La FIDH se félicite en effet de l’adoption par la CADHP d’une résolution forte sur la situation des défenseurs des droits humains en Afrique. Cette résolution condamne fermement « les entraves aux activités des défenseurs des droits de l’homme et toutes formes de violences et de représailles perpétrées contre eux » et exhorte les États à libérer les défenseurs des droits humains arbitrairement détenus, à mettre un terme à toute forme de harcèlement et autres formes d’actes d’intimidation et à prendre toutes les mesures nécessaires pour enquêter, poursuivre et juger les cas de violations des droits des défenseurs. La FIDH, qui mène depuis de nombreuses années un plaidoyer actif auprès de la CADHP pour la protection de ces défenseurs, notamment au travers de ses interventions orales à chaque session [1] et ses appels urgents, se félicite de cette prise de position et appelle les États membres de l’Union africaine (UA) à prendre les mesures qui s’imposent pour protéger efficacement les droits des défenseurs des droits humains.

« L’Union Africaine a déclaré 2016 l’année africaine des droits humains. La CADHP doit donc plus que jamais dénoncer les violations des droits humains perpétrées sur le continent et garantir également le respect des principes de la Charte africaine des droits de l’Homme et des peuples afin d’assurer une protection effective des populations civiles africaines, et notamment des défenseurs de droits humains. Cette résolution marque un pas dans ce sens et doit être suivi d’actions »,

Mabassa Fall, représentant de la FIDH auprès de l’Union africaine

En revanche, la FIDH s’inquiète vivement de la position formulée par la Commission dans sa résolution sur la lutte contre l’impunité en Afrique, dans laquelle elle appelle les États membres à ratifier le Protocole portant statut de la Cour africaine de justice et des droits de l’Homme plus communément appelé le Protocole de Malabo. La FIDH rappelle que ce Protocole contient une clause consacrant l’immunité des chefs et hauts fonctionnaires de l’État, qui ne peut s’accorder avec le droit des victimes à obtenir vérité, justice et réparations pour les crimes les plus graves et quels que soient les auteurs de tels crimes. Cette position de la Commission va à contre-sens des recommandations adoptées par la société civile lors du Forum sur la participation des ONG aux travaux de la 58ème Session ordinaire de la Commission africaine. Nous réitérons ainsi l’absolue nécessité de rejeter les immunités pour les crimes internationaux et appelons la Commission et les États membres de l’Union africaine à soutenir les mécanismes judiciaires existant tant aux niveaux nationaux qu’au niveau régional et international, y compris la Cour pénale internationale, dans l’enquête et la poursuite des auteurs des violations graves de droits humains sur le continent.
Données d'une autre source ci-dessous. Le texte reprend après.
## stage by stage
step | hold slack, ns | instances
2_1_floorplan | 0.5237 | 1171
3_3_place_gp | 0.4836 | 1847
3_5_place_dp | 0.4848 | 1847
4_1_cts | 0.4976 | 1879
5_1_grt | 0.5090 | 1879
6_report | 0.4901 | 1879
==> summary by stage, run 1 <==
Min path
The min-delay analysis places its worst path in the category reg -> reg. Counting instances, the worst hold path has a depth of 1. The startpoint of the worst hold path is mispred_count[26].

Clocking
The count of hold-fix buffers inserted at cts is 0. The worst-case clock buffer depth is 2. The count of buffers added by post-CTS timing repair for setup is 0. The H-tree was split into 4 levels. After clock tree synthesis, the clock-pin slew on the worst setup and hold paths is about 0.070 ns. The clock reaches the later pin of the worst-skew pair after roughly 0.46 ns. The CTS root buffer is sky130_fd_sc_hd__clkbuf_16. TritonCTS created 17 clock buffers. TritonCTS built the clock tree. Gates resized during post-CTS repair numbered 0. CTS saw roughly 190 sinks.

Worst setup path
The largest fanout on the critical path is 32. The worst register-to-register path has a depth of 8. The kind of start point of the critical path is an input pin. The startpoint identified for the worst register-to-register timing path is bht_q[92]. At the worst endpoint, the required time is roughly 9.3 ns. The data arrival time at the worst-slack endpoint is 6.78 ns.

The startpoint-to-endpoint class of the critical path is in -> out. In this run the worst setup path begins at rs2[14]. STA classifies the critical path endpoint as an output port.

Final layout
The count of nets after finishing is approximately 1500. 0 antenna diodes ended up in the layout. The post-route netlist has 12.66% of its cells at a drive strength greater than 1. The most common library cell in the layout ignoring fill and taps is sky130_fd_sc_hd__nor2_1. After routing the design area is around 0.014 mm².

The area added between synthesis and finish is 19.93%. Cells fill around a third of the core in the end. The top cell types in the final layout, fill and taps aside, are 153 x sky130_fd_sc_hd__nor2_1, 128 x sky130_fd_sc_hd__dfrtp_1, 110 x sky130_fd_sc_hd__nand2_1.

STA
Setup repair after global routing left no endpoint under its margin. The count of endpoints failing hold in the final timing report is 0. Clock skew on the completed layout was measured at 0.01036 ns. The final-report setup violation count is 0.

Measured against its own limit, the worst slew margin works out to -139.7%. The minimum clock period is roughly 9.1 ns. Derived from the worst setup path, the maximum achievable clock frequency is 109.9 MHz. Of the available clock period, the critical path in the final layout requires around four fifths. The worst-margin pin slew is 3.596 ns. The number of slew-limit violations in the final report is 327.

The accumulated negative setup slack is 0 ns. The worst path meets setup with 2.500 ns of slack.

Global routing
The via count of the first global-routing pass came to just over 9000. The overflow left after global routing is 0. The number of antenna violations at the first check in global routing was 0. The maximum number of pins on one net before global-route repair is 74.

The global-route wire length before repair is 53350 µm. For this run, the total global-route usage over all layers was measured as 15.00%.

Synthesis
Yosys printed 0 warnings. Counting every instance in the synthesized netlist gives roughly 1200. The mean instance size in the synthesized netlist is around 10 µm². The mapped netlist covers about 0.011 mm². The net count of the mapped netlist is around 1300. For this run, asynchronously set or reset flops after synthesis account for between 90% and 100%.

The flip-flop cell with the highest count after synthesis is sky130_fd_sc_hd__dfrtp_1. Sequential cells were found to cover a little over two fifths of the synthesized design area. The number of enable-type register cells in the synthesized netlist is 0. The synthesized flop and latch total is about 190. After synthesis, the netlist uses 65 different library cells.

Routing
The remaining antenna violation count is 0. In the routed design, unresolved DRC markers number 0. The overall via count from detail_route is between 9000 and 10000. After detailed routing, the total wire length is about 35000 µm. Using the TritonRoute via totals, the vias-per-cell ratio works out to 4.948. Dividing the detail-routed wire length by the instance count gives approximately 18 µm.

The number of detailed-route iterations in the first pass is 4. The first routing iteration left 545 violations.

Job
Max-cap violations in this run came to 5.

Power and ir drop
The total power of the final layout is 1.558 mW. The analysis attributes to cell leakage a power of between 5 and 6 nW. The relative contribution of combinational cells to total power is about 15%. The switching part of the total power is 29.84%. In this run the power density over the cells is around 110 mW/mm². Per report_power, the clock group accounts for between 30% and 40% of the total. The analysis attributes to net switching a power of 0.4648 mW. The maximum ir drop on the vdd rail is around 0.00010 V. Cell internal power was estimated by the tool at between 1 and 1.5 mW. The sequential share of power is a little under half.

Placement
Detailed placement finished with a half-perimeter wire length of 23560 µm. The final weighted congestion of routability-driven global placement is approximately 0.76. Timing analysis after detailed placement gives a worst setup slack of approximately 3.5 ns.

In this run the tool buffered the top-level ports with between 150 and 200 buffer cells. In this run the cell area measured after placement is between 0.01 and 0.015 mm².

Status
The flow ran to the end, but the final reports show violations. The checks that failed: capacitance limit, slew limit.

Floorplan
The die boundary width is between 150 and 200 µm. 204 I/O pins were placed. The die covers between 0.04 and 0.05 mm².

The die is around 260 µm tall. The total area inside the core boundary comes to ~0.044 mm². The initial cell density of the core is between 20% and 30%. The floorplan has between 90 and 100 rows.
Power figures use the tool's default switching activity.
File: src/rtl/fpu_arbiter.sv
// Shares one restartable FPU between two requesters with round-robin arbitration; response pulses WAIT_CYCLES+3 cycles after accept.
// Backpressure: ready is held low outside IDLE, nothing is queued, and a requester simply keeps valid high until it is granted.
module fpu_arbiter #(
    parameter int WAIT_CYCLES = 40
) (
    input  logic        clock100KHz,
    input  logic        reset,
    input  logic        req0_valid,
    input  logic [31:0] req0_a,
    input  logic [31:0] req0_b,
    output logic        req0_ready,
    input  logic        req1_valid,
    input  logic [31:0] req1_a,
    input  logic [31:0] req1_b,
    output logic        req1_ready,
    output logic        rsp0_valid,
    output logic        rsp1_valid,
    output logic [31:0] rsp_data,
    output logic [3:0]  rsp_status,
    output logic [31:0] fpu_op_a,
    output logic [31:0] fpu_op_b,
    output logic        fpu_reset,
    input  logic [31:0] fpu_data,
    input  logic [3:0]  fpu_status,
    output logic        busy
);

    typedef enum logic [2:0] {
        S_IDLE,
        S_LAUNCH,
        S_WAIT,
        S_CAPTURE,
        S_RESP
    } state_t;

    localparam logic [7:0] WAIT_LAST = 8'(WAIT_CYCLES - 1);

    state_t     state;
    state_t     state_nxt;
    logic [7:0] wait_cnt;
    logic       last_grant;
    logic       gid;
    logic       accept;

    always_ff @(posedge clock100KHz) begin
        if (!reset) begin
            state <= S_IDLE;
        end else begin
            state <= state_nxt;
        end
    end

    always_comb begin
        state_nxt  = state;
        req0_ready = 1'b0;
        req1_ready = 1'b0;
        busy       = 1'b1;
        fpu_reset  = reset;
        rsp0_valid = 1'b0;
        rsp1_valid = 1'b0;
        case (state)
            S_IDLE: begin
                busy = 1'b0;
                // On a tie, the requester that did not win last time gets the grant.
                if (req0_valid && req1_valid) begin
                    req0_ready = last_grant;
                    req1_ready = !last_grant;
                end else begin
                    req0_ready = req0_valid;
                    req1_ready = req1_valid;
                end
                if (req0_ready || req1_ready) begin
                    state_nxt = S_LAUNCH;
                end
            end
            S_LAUNCH: begin
                fpu_reset = 1'b0;
                state_nxt = S_WAIT;
            end
            S_WAIT: begin
                if (wait_cnt == WAIT_LAST) begin
                    state_nxt = S_CAPTURE;
                end
            end
            S_CAPTURE: begin
                state_nxt = S_RESP;
            end
            S_RESP: begin
                rsp0_valid = !gid;
                rsp1_valid = gid;
                state_nxt  = S_IDLE;
            end
            default: begin
                state_nxt = S_IDLE;
            end
        endcase
    end

    assign accept = req0_ready || req1_ready;

    always_ff @(posedge clock100KHz) begin
        if (!reset) begin
            wait_cnt   <= 8'd0;
            last_grant <= 1'b1;
            gid        <= 1'b0;
            fpu_op_a   <= 32'd0;
            fpu_op_b   <= 32'd0;
            rsp_data   <= 32'd0;
            rsp_status <= 4'd0;
        end else begin
            if (state == S_LAUNCH) begin
                wait_cnt <= 8'd0;
            end else if (state == S_WAIT) begin
                wait_cnt <= wait_cnt + 8'd1;
            end
            if (accept) begin
                last_grant <= req1_ready;
                gid        <= req1_ready;
                fpu_op_a   <= req1_ready ? req1_a : req0_a;
                fpu_op_b   <= req1_ready ? req1_b : req0_b;
            end
            // A status of 0000 means the FPU produced nothing; it is passed on as-is.
            if (state == S_CAPTURE) begin
                rsp_data   <= fpu_data;
                rsp_status <= fpu_status;
            end
        end
    end

endmodule
===== config.mk =====
export PLATFORM = sky130hd
export DESIGN_NAME = timer_slave
export DESIGN_NICKNAME = d
export VERILOG_FILES = /design/src/rtl/timer_pkg.sv /design/src/rtl/timer_prescaler.sv /design/src/rtl/timer_slave.sv
export SDC_FILE = /design/constraint.sdc
export NUM_CORES = 1
export LEC_CHECK = 0
export ABC_CLOCK_PERIOD_IN_PS = 2500
export CORE_ASPECT_RATIO = 1.75
export CORE_MARGIN = 1.5
export CORE_UTILIZATION = 35
export CTS_BUF_LIST = sky130_fd_sc_hd__clkbuf_2
export CTS_CLUSTER_SIZE = 24
export DETAILED_ROUTE_END_ITERATION = 6
export HOLD_SLACK_MARGIN = 0.06
export PLACE_DENSITY = 0.5
export SLEW_MARGIN = 10
export SYNTH_ARGS = -nofsm -noshare
export SYNTH_HDL_FRONTEND = slang
export SYNTH_SLANG_ARGS = --single-unit
export TNS_END_PERCENT = 5

===== constraint.sdc =====
create_clock -name clk -period 2.5 [get_ports clk]
set_input_delay 0.5 -clock clk [delete_from_list [all_inputs] [get_ports clk]]
set_output_delay 0.5 -clock clk [all_outputs]
set_load 0.01 [all_outputs]

===== src/rtl/timer_pkg.sv =====
// Shared definitions for the timer peripheral: register byte offsets, CTRL/STATUS
// bit positions, handshake FSM states and the register-select decoder.
package timer_pkg;

   localparam logic [7:0] OFF_CTRL     = 8'h00;
   localparam logic [7:0] OFF_STATUS   = 8'h02;
   localparam logic [7:0] OFF_LOAD_HI  = 8'h04;
   localparam logic [7:0] OFF_LOAD_LO  = 8'h06;
   localparam logic [7:0] OFF_COUNT_HI = 8'h08;
   localparam logic [7:0] OFF_COUNT_LO = 8'h0A;
   localparam logic [7:0] OFF_PRESCALE = 8'h0C;

   localparam int CTRL_EN    = 0;
   localparam int CTRL_AUTO  = 1;
   localparam int CTRL_START = 2;
   localparam int CTRL_IE    = 3;
   localparam int STATUS_EXP = 0;

   typedef enum logic {
      ST_IDLE,
      ST_ACK
   } state_t;

   typedef enum logic [2:0] {
      SEL_CTRL,
      SEL_STATUS,
      SEL_LOAD_HI,
      SEL_LOAD_LO,
      SEL_COUNT_HI,
      SEL_COUNT_LO,
      SEL_PRESCALE,
      SEL_NONE
   } reg_sel_t;

   // Word-aligned decode: the byte-address LSB is a don't-care.
   function automatic reg_sel_t decode_addr(input logic [7:0] addr);
      reg_sel_t sel;
      casez (addr)
         {OFF_CTRL[7:1],     1'b?}: sel = SEL_CTRL;
         {OFF_STATUS[7:1],   1'b?}: sel = SEL_STATUS;
         {OFF_LOAD_HI[7:1],  1'b?}: sel = SEL_LOAD_HI;
         {OFF_LOAD_LO[7:1],  1'b?}: sel = SEL_LOAD_LO;
         {OFF_COUNT_HI[7:1], 1'b?}: sel = SEL_COUNT_HI;
         {OFF_COUNT_LO[7:1], 1'b?}: sel = SEL_COUNT_LO;
         {OFF_PRESCALE[7:1], 1'b?}: sel = SEL_PRESCALE;
         default:                   sel = SEL_NONE;
      endcase
      return sel;
   endfunction

   function automatic logic [15:0] merge_lanes(input logic [15:0] old_val,
                                                input logic [15:0] new_val,
                                                input logic        uds,
                                                input logic        lds);
      logic [15:0] mask;
      mask = {{8{uds}}, {8{lds}}};
      return (old_val & ~mask) | (new_val & mask);
   endfunction

endpackage
--- src/rtl/unshuffle_reader.sv ---
// Raster-order readback of one 4-bank activation SRAM group holding a pixel-unshuffled image.
// One byte per pixel flows through a credit-limited 2-entry output FIFO with valid/ready.
module unshuffle_reader #(
    parameter int unsigned IMG_W        = 28,
    parameter int unsigned IMG_H        = 28,
    parameter int unsigned BW_PER_ACT   = 8,
    parameter int unsigned CH_NUM       = 4,
    parameter int unsigned ACT_PER_ADDR = 4,
    parameter int unsigned ADDR_W       = 6,
    localparam int unsigned WORD_W      = CH_NUM * ACT_PER_ADDR * BW_PER_ACT
) (
    input  logic                  clk,
    input  logic                  rst_n,
    input  logic                  start,
    input  logic                  bank_sel,
    input  logic [WORD_W-1:0]     sram_rdata_a0,
    input  logic [WORD_W-1:0]     sram_rdata_a1,
    input  logic [WORD_W-1:0]     sram_rdata_a2,
    input  logic [WORD_W-1:0]     sram_rdata_a3,
    input  logic [WORD_W-1:0]     sram_rdata_b0,
    input  logic [WORD_W-1:0]     sram_rdata_b1,
    input  logic [WORD_W-1:0]     sram_rdata_b2,
    input  logic [WORD_W-1:0]     sram_rdata_b3,
    output logic [ADDR_W-1:0]     sram_raddr_a0,
    output logic [ADDR_W-1:0]     sram_raddr_a1,
    output logic [ADDR_W-1:0]     sram_raddr_a2,
    output logic [ADDR_W-1:0]     sram_raddr_a3,
    output logic [ADDR_W-1:0]     sram_raddr_b0,
    output logic [ADDR_W-1:0]     sram_raddr_b1,
    output logic [ADDR_W-1:0]     sram_raddr_b2,
    output logic [ADDR_W-1:0]     sram_raddr_b3,
    output logic [BW_PER_ACT-1:0] out_data,
    output logic                  out_valid,
    input  logic                  out_ready,
    output logic                  busy,
    output logic                  done
);

    localparam int unsigned XY_W   = $clog2((IMG_W > IMG_H ? IMG_W : IMG_H) + 1);
    localparam int unsigned NBYTE  = CH_NUM * ACT_PER_ADDR;
    localparam int unsigned IDX_W  = $clog2(NBYTE);
    localparam int unsigned BSEL_W = $clog2(WORD_W);

    typedef enum logic [1:0] {IDLE, RUN, DRAIN} state_t;

    state_t              state, state_nxt;
    logic                accept_c, issue_c, finish_c, last_pix_c, pop_c;
    logic [XY_W-1:0]     x_q, y_q;
    logic                grp_q;
    logic [ADDR_W-1:0]   raddr_a, raddr_b;
    logic [XY_W-1:0]     u, v, bu, bv;
    logic [1:0]          c_idx, a_idx, bank_idx;
    logic [IDX_W-1:0]    byte_idx;
    logic [ADDR_W-1:0]   addr;
    logic                v1_q, v2_q;
    logic [1:0]          bank1_q, bank2_q;
    logic [IDX_W-1:0]    idx1_q, idx2_q;
    logic [WORD_W-1:0]   word;
    logic [BSEL_W-1:0]   bsel;
    logic [BW_PER_ACT-1:0] rd_byte;
    logic                skid_valid;
    logic [BW_PER_ACT-1:0] skid_data;
    logic [2:0]          occupancy;

    // Everything issued but not yet handed to the consumer holds a credit.
    assign occupancy  = 3'(out_valid) + 3'(skid_valid) + 3'(v1_q) + 3'(v2_q);
    assign last_pix_c = (x_q == XY_W'(IMG_W - 1)) && (y_q == XY_W'(IMG_H - 1));
    assign pop_c      = out_valid && out_ready;

    always_ff @(posedge clk) begin
        if (!rst_n) state <= IDLE;
        else        state <= state_nxt;
    end

    always_comb begin
        state_nxt = state;
        unique case (state)
            IDLE:    if (start) state_nxt = RUN;
            RUN:     if (issue_c && last_pix_c) state_nxt = DRAIN;
            DRAIN:   if (finish_c) state_nxt = IDLE;
            default: state_nxt = IDLE;
        endcase
    end

    always_comb begin
        accept_c = 1'b0;
        issue_c  = 1'b0;
        finish_c = 1'b0;
        unique case (state)
            IDLE:    accept_c = start;
            RUN:     issue_c  = (occupancy < 3'd2);
            DRAIN:   finish_c = (occupancy == 3'd0);
            default: ;
        endcase
    end

    // Pixel (x,y) -> bank, word address and byte lane in the unshuffled layout.
    always_comb begin
        u        = x_q >> 1;
        v        = y_q >> 1;
        bu       = u >> 1;
        bv       = v >> 1;
        c_idx    = {y_q[0], x_q[0]};
        a_idx    = {v[0], u[0]};
        bank_idx = {bv[0], bu[0]};
        addr     = ADDR_W'(32'(bv >> 1) * 32'd4 + 32'(bu >> 1));
        byte_idx = IDX_W'({c_idx, a_idx});
    end

    always_ff @(posedge clk) begin
        if (!rst_n) begin
            x_q     <= '0;
            y_q     <= '0;
            grp_q   <= 1'b0;
            busy    <= 1'b0;
            done    <= 1'b0;
            raddr_a <= '0;
            raddr_b <= '0;
        end else begin
            done <= finish_c;
            if (accept_c) begin
                x_q     <= '0;
                y_q     <= '0;
                grp_q   <= bank_sel;
                busy    <= 1'b1;
                raddr_a <= '0;
                raddr_b <= '0;
            end
            if (finish_c) busy <= 1'b0;
            if (issue_c) begin
                if (grp_q) raddr_b <= addr;
                else       raddr_a <= addr;
                if (x_q == XY_W'(IMG_W - 1)) begin
                    x_q <= '0;
                    y_q <= y_q + XY_W'(1);
                end else begin
                    x_q <= x_q + XY_W'(1);
                end
            end
        end
    end

    assign sram_raddr_a0 = raddr_a;
    assign sram_raddr_a1 = raddr_a;
    assign sram_raddr_a2 = raddr_a;
    assign sram_raddr_a3 = raddr_a;
    assign sram_raddr_b0 = raddr_b;
    assign sram_raddr_b1 = raddr_b;
    assign sram_raddr_b2 = raddr_b;
    assign sram_raddr_b3 = raddr_b;

    // Lane select follows the read: stage 1 aligns with raddr, stage 2 with rdata.
    always_ff @(posedge clk) begin
        if (!rst_n) begin
            v1_q    <= 1'b0;
            v2_q    <= 1'b0;
            bank1_q <= '0;
            bank2_q <= '0;
            idx1_q  <= '0;
            idx2_q  <= '0;
        end else begin
            v1_q    <= issue_c;
            v2_q    <= v1_q;
            bank2_q <= bank1_q;
            idx2_q  <= idx1_q;
            if (issue_c) begin
                bank1_q <= bank_idx;
                idx1_q  <= byte_idx;
            end
        end
    end

    always_comb begin
        word = '0;
        unique case (bank2_q)
            2'd0: word = grp_q ? sram_rdata_b0 : sram_rdata_a0;
            2'd1: word = grp_q ? sram_rdata_b1 : sram_rdata_a1;
            2'd2: word = grp_q ? sram_rdata_b2 : sram_rdata_a2;
            2'd3: word = grp_q ? sram_rdata_b3 : sram_rdata_a3;
            default: word = '0;
        endcase
        bsel    = BSEL_W'((NBYTE - 1 - 32'(idx2_q)) * BW_PER_ACT);
        rd_byte = word[bsel +: BW_PER_ACT];
    end

    // Output register is the FIFO head; the skid entry is the second slot.
    always_ff @(posedge clk) begin
        if (!rst_n) begin
            out_valid  <= 1'b0;
            out_data   <= '0;
            skid_valid <= 1'b0;
            skid_data  <= '0;
        end else if (!out_valid || pop_c) begin
            if (skid_valid) begin
                out_valid  <= 1'b1;
                out_data   <= skid_data;
                skid_valid <= v2_q;
                if (v2_q) skid_data <= rd_byte;
            end else begin
                out_valid <= v2_q;
                if (v2_q) out_data <= rd_byte;
            end
        end else if (v2_q) begin
            skid_valid <= 1'b1;
            skid_data  <= rd_byte;
        end
    end

endmodule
« La CADHP doit formellement renforcer ses recommandations et ses actions en matière de lutte contre l’impunité et de justice, en prenant en compte les préconisations et les inquiétudes de la société civile et des victimes de violations des droits humains. Il doit être rappelé aux États leur obligation d’enquêter, poursuivre et juger les auteurs des crimes les plus atroces quelle que soit leur fonction officielle au sein de l’État. »

Karim Lahidji, président de la FIDH

La CADHP est l’organe chargé de surveiller le respect des droits énoncés dans la Charte africaine des droits de l’Homme et des peuples. Créée en 1991, elle a son siège à Banjul. Elle comprend 11 commissaires de 11 pays africains. Sa 58ème Session ordinaire s’est tenu à Banjul, du 6 au 20 avril 2016 où, en plus de statuer sur les violations des droits humains dans les situations de crise et débattre de certaines thématiques prioritaires sur la protection des droits humains sur le continent, elle a examiné à cette session le respect des droits humains en Namibie, au Mali et en Afrique du Sud. La FIDH était présente à Banjul lors de la session publique du 6 au 13 avril avec ses organisations membres issues notamment du Mali, d’Afrique du Sud, du Burkina Faso et de Côte d’Ivoire qui ont présenté leurs observations sur la situation des droits humains dans leurs pays respectifs.

A l’issue de cette session, la Commission a adopté 12 résolutions, dont trois relatives à des situations spécifiques notamment en République du Congo et au Nigeria.